5 Top Money Lessons for 2014 Grads
Whether graduating from high school or college, this year’s crop of grads undoubtedly learned a lot – including, one would hope, some practical life skills. But, say the money experts, it’s not uncommon for kids to graduate without a good grounding in the money management skills they will need in the real world.
Holly Perez, a consumer money expert at Intuit, told U.S. News & World Report the top five money lessons she believes today’s graduates need to live by:
Know the basics – Get acquainted with on-line tools that help you monitor your finances. Many automatically categorize your debit and credit card transactions, meaning you can see how much you've spent on groceries, entertainment, etc. at a glance. You can also set up budgets and get notifications every time you're close to busting your own budget.

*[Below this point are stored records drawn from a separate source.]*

$ cat config.mk
export PLATFORM = sky130hd
export DESIGN_NAME = spi_ram_wrapper
export DESIGN_NICKNAME = d
export VERILOG_FILES = /design/src/rtl/spi_ram_wrapper.sv
export SDC_FILE = /design/constraint.sdc
export NUM_CORES = 2
export LEC_CHECK = 0
export CAP_MARGIN = 20
export CELL_PAD_IN_SITES_DETAIL_PLACEMENT = 1
export CELL_PAD_IN_SITES_GLOBAL_PLACEMENT = 2
export CORE_ASPECT_RATIO = 1.25
export CORE_UTILIZATION = 51
export CTS_CLUSTER_DIAMETER = 200
export DETAILED_ROUTE_END_ITERATION = 6
export HOLD_SLACK_MARGIN = 0.08
export PLACE_DENSITY_LB_ADDON = 0.1
export SETUP_SLACK_MARGIN = 0.05
export SYNTH_ARGS = -nofsm -noshare
export SYNTH_HDL_FRONTEND = slang
export SYNTH_SLANG_ARGS = --single-unit
$ cat constraint.sdc
create_clock -name clk -period 5.2 [get_ports clk]
set_clock_uncertainty 0.15 [all_clocks]
set_input_delay 0.78 -clock clk [delete_from_list [all_inputs] [get_ports clk]]
set_output_delay 0.78 -clock clk [all_outputs]
set_load 0.05 [all_outputs]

Live within your means – If you now have your first full-time job, spending money is tempting. Keep your regular expenses in mind at all times and resist buying extras you can’t afford without getting into debt. If you’re smart, you will make a monthly deposit into savings as one of your regular expenses.
Pay off student loans – More than 60 per cent of this year’s college grads will leave school in debt for student loans. Be proactive about paying more than monthly minimums, because the sooner you pay off your debt, the sooner you may really will have disposable cash.
Stash away retirement savings – It may seem like a lifetime away, but it’s never too early to start saving for retirement. Challenge yourself to keep on increasing your contributions as your income increases.
Be wise with credit cards – The short rule is, if you don’t have the cash to buy it, you probably shouldn’t buy it at all. Credit cards are great for convenience and emergency situations, but be wary of using them for big-ticket items that will put you into long-term debt with high interest rates. Use cards cautiously and pay off balances every month.